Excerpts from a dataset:
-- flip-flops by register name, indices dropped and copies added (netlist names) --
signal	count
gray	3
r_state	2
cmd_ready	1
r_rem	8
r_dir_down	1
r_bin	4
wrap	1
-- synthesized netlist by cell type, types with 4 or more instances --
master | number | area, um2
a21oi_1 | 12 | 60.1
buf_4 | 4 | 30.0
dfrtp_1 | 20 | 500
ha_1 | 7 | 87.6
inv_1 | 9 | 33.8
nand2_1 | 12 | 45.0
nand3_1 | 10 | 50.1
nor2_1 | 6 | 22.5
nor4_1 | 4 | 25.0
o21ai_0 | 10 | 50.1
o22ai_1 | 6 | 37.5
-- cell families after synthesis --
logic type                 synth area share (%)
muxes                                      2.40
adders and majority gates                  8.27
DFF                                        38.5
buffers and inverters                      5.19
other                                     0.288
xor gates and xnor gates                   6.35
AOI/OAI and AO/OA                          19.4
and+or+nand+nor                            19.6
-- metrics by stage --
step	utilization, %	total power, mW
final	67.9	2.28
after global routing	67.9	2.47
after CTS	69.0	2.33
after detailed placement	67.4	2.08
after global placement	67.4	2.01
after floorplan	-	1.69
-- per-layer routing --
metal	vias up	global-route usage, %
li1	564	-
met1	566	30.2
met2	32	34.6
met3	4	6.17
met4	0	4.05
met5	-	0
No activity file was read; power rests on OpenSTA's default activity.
File: src/rtl/tcp_tx_packetizer_pkg.sv
// Shared types and constants for the TCP TX packetizer: status codes,
// request/completion records and the packetizer FSM state encoding.
package tcp_tx_packetizer_pkg;

    localparam int PKT_SID_BITS = 16;
    localparam int PKT_LEN_BITS = 32;

    // TX status / completion error codes
    localparam logic [1:0] TCP_ERR_OK     = 2'd0;
    localparam logic [1:0] TCP_ERR_RETRY  = 2'd1;
    localparam logic [1:0] TCP_ERR_CLOSED = 2'd2;
    localparam logic [1:0] TCP_ERR_FATAL  = 2'd3;

    typedef struct packed {
        logic [PKT_SID_BITS-1:0] sid;
        logic [PKT_LEN_BITS-1:0] len;
    } tcp_pkt_req_t;

    typedef struct packed {
        logic [PKT_SID_BITS-1:0] sid;
        logic [1:0]              err;
    } tcp_pkt_cmpl_t;

    typedef enum logic [2:0] {
        ST_IDLE,
        ST_META,
        ST_STAT,
        ST_WAIT,
        ST_DATA,
        ST_DRAIN,
        ST_CMPL
    } pkt_state_e;

endpackage

File: src/rtl/tcp_tx_packetizer.sv
// Per-region TCP TX front end. Splits one user send request into packets of
// at most MAX_PKT bytes; each packet gets a meta request, waits for the stack's
// TX status, then streams its beats with a regenerated tlast. A retryable status
// backs off and reissues the meta; a fatal status drains the rest of the request.
module tcp_tx_packetizer #(
    parameter int DATA_BITS    = 512,
    parameter int SID_BITS     = 16,
    parameter int LEN_BITS     = 32,
    parameter int TCP_LEN_BITS = 16,
    parameter int MAX_PKT      = 4096,
    parameter int RETRY_WAIT   = 16
) (
    input  logic                    aclk,
    input  logic                    aresetn,
    // user request
    input  logic                    s_req_valid,
    output logic                    s_req_ready,
    input  logic [SID_BITS-1:0]     s_req_sid,
    input  logic [LEN_BITS-1:0]     s_req_len,
    // packet meta to arbiter
    output logic                    m_tx_meta_valid,
    input  logic                    m_tx_meta_ready,
    output logic [SID_BITS-1:0]     m_tx_meta_sid,
    output logic [TCP_LEN_BITS-1:0] m_tx_meta_len,
    // TX status from stack
    input  logic                    s_tx_stat_valid,
    output logic                    s_tx_stat_ready,
    input  logic [SID_BITS-1:0]     s_tx_stat_sid,
    input  logic [1:0]              s_tx_stat_err,
    // user data
    input  logic [DATA_BITS-1:0]    s_axis_tdata,
    input  logic [DATA_BITS/8-1:0]  s_axis_tkeep,
    input  logic                    s_axis_tvalid,
    output logic                    s_axis_tready,
    // packet data to arbiter
    output logic [DATA_BITS-1:0]    m_axis_tdata,
    output logic [DATA_BITS/8-1:0]  m_axis_tkeep,
    output logic                    m_axis_tvalid,
    input  logic                    m_axis_tready,
    output logic                    m_axis_tlast,
    // request completion
    output logic                    m_cmpl_valid,
    input  logic                    m_cmpl_ready,
    output logic [SID_BITS-1:0]     m_cmpl_sid,
    output logic [1:0]              m_cmpl_err
);
    import tcp_tx_packetizer_pkg::*;

    localparam int BYTES    = DATA_BITS / 8;
    localparam int BEAT_LOG = $clog2(BYTES);
    localparam int WAIT_W   = (RETRY_WAIT > 1) ? $clog2(RETRY_WAIT) : 1;
    localparam logic [WAIT_W-1:0]   WAIT_LAST = WAIT_W'(RETRY_WAIT - 1);
    localparam logic [LEN_BITS-1:0] MAX_PKT_L = LEN_BITS'(MAX_PKT);

    // Number of bus beats needed to carry n bytes.
    function automatic logic [LEN_BITS-1:0] beats_of(input logic [LEN_BITS-1:0] n);
        return (n >> BEAT_LOG) + LEN_BITS'(|n[BEAT_LOG-1:0]);
    endfunction

    pkt_state_e          state_q, state_d;
    logic [SID_BITS-1:0] sid_q, sid_d;
    logic [LEN_BITS-1:0] rem_q, rem_d;       // bytes of the request not yet sent
    logic [LEN_BITS-1:0] chunk_q, chunk_d;   // bytes in the current packet
    logic [LEN_BITS-1:0] beats_q, beats_d;   // beats in the current packet / drain
    logic [LEN_BITS-1:0] cnt_q, cnt_d;       // beats handled so far
    logic [1:0]          err_q, err_d;
    logic [WAIT_W-1:0]   wait_q, wait_d;
    logic                meta_vld_q, meta_vld_d;

    logic       last_beat;
    logic [1:0] stat_code;

    assign last_beat = (cnt_q == beats_q - 1'b1);
    // A status for some other session means the stack is confused; treat it as fatal.
    assign stat_code = (s_tx_stat_sid != sid_q) ? TCP_ERR_FATAL : s_tx_stat_err;

    assign m_tx_meta_sid = sid_q;
    assign m_tx_meta_len = chunk_q[TCP_LEN_BITS-1:0];
    assign m_axis_tdata  = s_axis_tdata;
    assign m_axis_tkeep  = s_axis_tkeep;
    assign m_cmpl_sid    = sid_q;
    assign m_cmpl_err    = err_q;

    // Next-state, datapath updates and handshake outputs.
    always_comb begin
        // NOTE: every signal written here gets a default first so no path leaves it unassigned (no latch).
        state_d         = state_q;
        sid_d           = sid_q;
        rem_d           = rem_q;
        chunk_d         = chunk_q;
        beats_d         = beats_q;
        cnt_d           = cnt_q;
        err_d           = err_q;
        wait_d          = wait_q;
        meta_vld_d      = meta_vld_q;
        s_req_ready     = 1'b0;
        m_tx_meta_valid = 1'b0;
        s_tx_stat_ready = 1'b0;
        s_axis_tready   = 1'b0;
        m_axis_tvalid   = 1'b0;
        m_axis_tlast    = 1'b0;
        m_cmpl_valid    = 1'b0;

        unique case (state_q)
            ST_IDLE: begin
                s_req_ready = 1'b1;
                if (s_req_valid) begin
                    sid_d      = s_req_sid;
                    rem_d      = s_req_len;
                    err_d      = TCP_ERR_OK;
                    meta_vld_d = 1'b0;
                    state_d    = (s_req_len == '0) ? ST_CMPL : ST_META;
                end
            end
            ST_META: begin
                // First cycle registers the chunk; meta is offered from the next one.
                if (!meta_vld_q) begin
                    chunk_d    = (rem_q > MAX_PKT_L) ? MAX_PKT_L : rem_q;
                    meta_vld_d = 1'b1;
                end else begin
                    m_tx_meta_valid = 1'b1;
                    if (m_tx_meta_ready) begin
                        meta_vld_d = 1'b0;
                        state_d    = ST_STAT;
                    end
                end
            end
            ST_STAT: begin
                s_tx_stat_ready = 1'b1;
                if (s_tx_stat_valid) begin
                    cnt_d = '0;
                    if (stat_code == TCP_ERR_OK) begin
                        beats_d = beats_of(chunk_q);
                        state_d = ST_DATA;
                    end else if (stat_code == TCP_ERR_RETRY) begin
                        wait_d  = '0;
                        state_d = ST_WAIT;
                    end else begin
                        // The current packet was never sent, so drain everything left.
                        err_d   = stat_code;
                        beats_d = beats_of(rem_q);
                        state_d = ST_DRAIN;
                    end
                end
            end
            ST_WAIT: begin
                if (wait_q == WAIT_LAST) begin
                    state_d = ST_META;
                end else begin
                    wait_d = wait_q + 1'b1;
                end
            end
            ST_DATA: begin
                m_axis_tvalid = s_axis_tvalid;
                s_axis_tready = m_axis_tready;
                m_axis_tlast  = last_beat;
                if (s_axis_tvalid && m_axis_tready) begin
                    if (last_beat) begin
                        cnt_d   = '0;
                        rem_d   = rem_q - chunk_q;
                        state_d = (rem_q == chunk_q) ? ST_CMPL : ST_META;
                    end else begin
                        cnt_d = cnt_q + 1'b1;
                    end
                end
            end
            ST_DRAIN: begin
                s_axis_tready = 1'b1;
                if (s_axis_tvalid) begin
                    if (last_beat) begin
                        state_d = ST_CMPL;
                    end else begin
                        cnt_d = cnt_q + 1'b1;
                    end
                end
            end
            ST_CMPL: begin
                m_cmpl_valid = 1'b1;
                if (m_cmpl_ready) begin
                    state_d = ST_IDLE;
                end
            end
            default: state_d = ST_IDLE;
        endcase
    end

    // State and datapath registers; reset abandons any request in flight.
    always_ff @(posedge aclk or negedge aresetn) begin
        if (!aresetn) begin
            state_q    <= ST_IDLE;
            sid_q      <= '0;
            rem_q      <= '0;
            chunk_q    <= '0;
            beats_q    <= '0;
            cnt_q      <= '0;
            err_q      <= TCP_ERR_OK;
            wait_q     <= '0;
            meta_vld_q <= 1'b0;
        end else begin
            // NOTE: non-blocking assignments so every register samples pre-edge values.
            state_q    <= state_d;
            sid_q      <= sid_d;
            rem_q      <= rem_d;
            chunk_q    <= chunk_d;
            beats_q    <= beats_d;
            cnt_q      <= cnt_d;
            err_q      <= err_d;
            wait_q     <= wait_d;
            meta_vld_q <= meta_vld_d;
        end
    end

endmodule

File: config.mk
export PLATFORM = sky130hd
export DESIGN_NAME = tcp_tx_packetizer
export DESIGN_NICKNAME = d
export VERILOG_FILES = /design/src/rtl/tcp_tx_packetizer_pkg.sv /design/src/rtl/tcp_tx_packetizer.sv
export SDC_FILE = /design/constraint.sdc
export NUM_CORES = 1
export LEC_CHECK = 0
export ABC_AREA = 0
export BUFFER_PORTS_ARGS = -buffer_cell sky130_fd_sc_hd__buf_2
export CAP_MARGIN = 15
export CORE_AREA = 2 2 504 506
export CTS_CLUSTER_SIZE = 25
export DETAILED_ROUTE_END_ITERATION = 8
export DIE_AREA = 0 0 506 508
export PLACE_DENSITY = 0.3
export SLEW_MARGIN = 25
export SYNTH_ARGS = -nofsm -noshare
export SYNTH_HDL_FRONTEND = slang
export SYNTH_SLANG_ARGS = --single-unit
File: constraint.sdc
create_clock -name aclk -period 6.8 [get_ports aclk]
set_input_delay 0.34 -clock aclk [delete_from_list [all_inputs] [get_ports aclk]]
set_output_delay 0.34 -clock aclk [all_outputs]
set_load 0.1 [all_outputs]
==> impl_metrics.env <==
export IMPL_status="finished clean"
export IMPL_final_area_um2=16430
export IMPL_grt_usage_pct=8.162
export IMPL_worstPathRequired_ns=6.46
export IMPL_drt_total_wl_um=108800
export IMPL_syn_avg_cell_area_um2=8.044
export IMPL_fp_dieArea_um2=257000
export IMPL_final_cells=4817
export IMPL_rsz0062_at_grt="no"
export IMPL_vias=11490
export IMPL_route_detailed_drc=0
export IMPL_ant_nets=0
export IMPL_regArea_um2=3729
export IMPL_coreArea_um2=252300
export IMPL_finalClockSkew_ns=0.01845
export IMPL_finalHoldViolations=0
export IMPL_clkSlewWorstSetupHoldPaths_ns=0.08
export IMPL_clockBufferDepth=2
export IMPL_globalplace_congestion=0.7659
export IMPL_start_kind="flip-flop"
export IMPL_worstPathMaxFanout=14
export IMPL_slew_viol_final=0
export IMPL_routed_top_layer="met5"
export IMPL_clkSinkCount=149
export IMPL_ys_flop_type="dfrtp_1"
export IMPL_drive_gt1_share_pct=16.77
export IMPL_tns_ns=0
export IMPL_cp_slowest_stage_delay_ns=0.64
export IMPL_crit_type="reg2out"
export IMPL_synth_warning_count=0
export IMPL_holdCritPathClass="in2reg"
export IMPL_synth_nets=2638
export IMPL_cts_resized=0
export IMPL_dpl_hpwl_um=96240
export IMPL_overflow=0
export IMPL_synthArstFlopShare_pct=100.0
export IMPL_holdWs_ns=0.08109
export IMPL_met3_length_um=30230
export IMPL_nFillCells=29910
export IMPL_min_period_over_period_pct=69.36
export IMPL_die_height_um=508
export IMPL_vdd_ir_drop_worst_v=0.0001993
export IMPL_initial_core_util_pct=6.214
export IMPL_drtIter0Drc=634
export IMPL_synth_seq_area_share_pct=23.78
export IMPL_postPlaceCellArea_um2=15820
export IMPL_ios=1283
export IMPL_placedCellCount=4782
export IMPL_row_count=185
export IMPL_io_buffers=130
export IMPL_cts_tree="yes"
export IMPL_synthCells=1949
export IMPL_multiInputGateArea_um2=6933
export IMPL_critPathCaptureType="output port"
export IMPL_final_setup_viol_count=0
export IMPL_ys_seq_elements=149
export IMPL_worst_pin_slew_ns=0.9210
export IMPL_fin_util_pct=6.511
export IMPL_r2r_slack_ns=2.31
export IMPL_fmax_ghz=0.2120
export IMPL_dieWidth_um=506
export IMPL_dr_wl_met2_um=45330
export IMPL_grt_max_degree=59
export IMPL_ys_types=72
export IMPL_drv_cap=0
export IMPL_clk_latency_ns=0.49
export IMPL_p_per_area_nw_per_um2=123.5
export IMPL_grt_pass1_vias=11550
export IMPL_crit_path_top_delay_cell="nor3_2"
export IMPL_cts_buffers_inserted=17
export IMPL_synth_edf_count=0
export IMPL_fin_nets=2125
export IMPL_synth_area_um2=15680
export IMPL_wl_met1_um=29010
export IMPL_dr_pass1_iters=7
export IMPL_cts_max_level=4
export IMPL_path_common_cell="nand4_1"
export IMPL_power_leakage_nw=5.749
export IMPL_relSlewSlack_pct=38.03
export IMPL_grt_pass1_wl_um=134700
export IMPL_path_cells="inv_1, ha_1, nor4b_1, nand4_1, nor3_1, a2bb2oi_1, o21ai_1, nand4_1, nor3_2, buf_2"
export IMPL_via_per_inst=2.385
export IMPL_area_delta_synth_final_pct=4.780
export IMPL_wl_per_cell_um=22.58
export IMPL_period_minus_slack_ns=4.716
export IMPL_grt_antenna_before_repair=8
export IMPL_arrival_ns=4.38
export IMPL_cts_root_buf="clkbuf_16"
==> critical path, delay by kind of cell (launching register included) <==
family | cells | cell delay, ns
buf+inv | 2 | 0.64
compound gates | 2 | 0.38
flops | 1 | 0.43
fa+ha+maj | 1 | 0.21
simple gates | 5 | 2.21
==> sequential cells by signal (all words and copies together) (netlist names) <==
register / cells
beats_q: 27
wait_q: 4
cnt_q: 32
chunk_q: 32
meta_vld_q: 1
rem_q: 32
m_cmpl_err: 2
m_cmpl_sid: 16
state_q: 3
==> path summary, 6_finish.rpt <==
path                          startpoint        endpoint  depth (start not counted)
max in group asynchronous        aresetn        cnt_q[1]                          3
hold / removal             s_req_sid[14]  m_cmpl_sid[14]                          2
setup / recovery              beats_q[0]    m_axis_tlast                         10
setup reg to reg              beats_q[0]       rem_q[22]                         12
min in group asynchronous        aresetn        cnt_q[3]                          2
hold reg to reg            m_cmpl_err[0]   m_cmpl_err[0]                          2
==> layout make-up <==
class                      count  share of cell area [%]
inverter                      52                   1.188
antenna                        2                 0.03047
sequential                   149                   22.70
tap                         3366                   25.64
clock inverter                15                  0.9978
clock buffer                  17                   2.590
multi-input combinational   1072                   42.20
timing repair buffer         144                   4.654
==> report_power, final <==
part           leakage [nW]  total [W]  switching (W)  internal [W]
logic                  3.45   0.000109      0.0000745     0.0000341
registers              2.02   0.000910      0.0000183      0.000892
clock network         0.285    0.00101       0.000490      0.000520
==> placed cells by master, fill, tap and decap left out, drive strengths merged, types with 4 or more instances in the layout <==
master  count
dfrtp     149
nand2     146
buf       143
o21ai     117
nor2       99
a21oi      84
xnor2      62
nand3      61
inv        59
xor2       57
mux2       43
ha         38
nor4       36
nor3       36
or4        32
o31ai      31
nand4      26
and3       21
or3        18
a21o       17
clkbuf     17
and2       10
mux2i      10
nand2b     10
and4        9
o21a        9
a31oi       8
a211oi      8
or2         7
nand4b      6
o211ai      6
nor2b       6
o31a        5
o22ai       5
clkinv      5
a211o       4
==> repair_timing <==
| action | CTS | global route |
|---|---|---|
| endpoints found under the setup margin | 0 | 0 |
| hold endpoints to repair | 55 | 0 |
| hold buffers | 1 | 0 |
| buffers inserted | 0 | 0 |
==> routing by layer <==
layer	GRT usage [%]	vias to the layer above
met5	1.648	-
met4	3.018	14
met3	10.66	235
li1	-	5086
met2	11.77	955
met1	6.175	5197
==> synthesized netlist by cell type (17+ instances only) <==
library cell / number / area (um2)
or3_1: 18 / 112.6
xnor2_1: 62 / 543.0
nor4_1: 34 / 212.7
ha_1: 38 / 475.5
clkbuf_1: 52 / 195.2
xor2_1: 57 / 499.2
a21oi_1: 84 / 420.4
mux2_2: 35 / 394.1
buf_4: 608 / 4564
nor2_1: 98 / 367.9
nor3_1: 33 / 165.2
nand4_1: 25 / 156.4
nand3_1: 61 / 305.3
inv_1: 52 / 195.2
nand2_1: 146 / 548.0
o21ai_0: 114 / 570.6
a21o_1: 17 / 127.6
and3_1: 21 / 131.4
dfrtp_1: 149 / 3729
o31ai_1: 30 / 225.2
or4_1: 31 / 232.7
==> logic make-up (layout without fill, tap and decap cells) <==
group	after synthesis	count (layout)	synth area share [%]
buf+inv	728	228	32.15
simple gates	534	534	17.63
compound gates	327	327	12.74
flops	149	149	23.78
xor+xnor	119	119	6.648
mux	53	53	3.895
fa+ha+maj	39	39	3.160
other cells	0	2	0
==> metrics by stage <==
step / worst slack, ns / total power [W]
after floorplan: 2.074 / 0.002557
after global placement: 1.876 / 0.001041
after detailed placement: 2.263 / 0.001040
after CTS: 1.816 / 0.002091
after global routing: 1.450 / 0.002128
final: 2.084 / 0.002028
(Power assumes the default switching activity.)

Work item: Repeat the entries above exactly, beginning at their first line and ending with the line that contains "buffers and inverters", with nothing added.

Response to the task:
-- flip-flops by register name, indices dropped and copies added (netlist names) --
signal	count
gray	3
r_state	2
cmd_ready	1
r_rem	8
r_dir_down	1
r_bin	4
wrap	1
-- synthesized netlist by cell type, types with 4 or more instances --
master | number | area, um2
a21oi_1 | 12 | 60.1
buf_4 | 4 | 30.0
dfrtp_1 | 20 | 500
ha_1 | 7 | 87.6
inv_1 | 9 | 33.8
nand2_1 | 12 | 45.0
nand3_1 | 10 | 50.1
nor2_1 | 6 | 22.5
nor4_1 | 4 | 25.0
o21ai_0 | 10 | 50.1
o22ai_1 | 6 | 37.5
-- cell families after synthesis --
logic type                 synth area share (%)
muxes                                      2.40
adders and majority gates                  8.27
DFF                                        38.5
buffers and inverters                      5.19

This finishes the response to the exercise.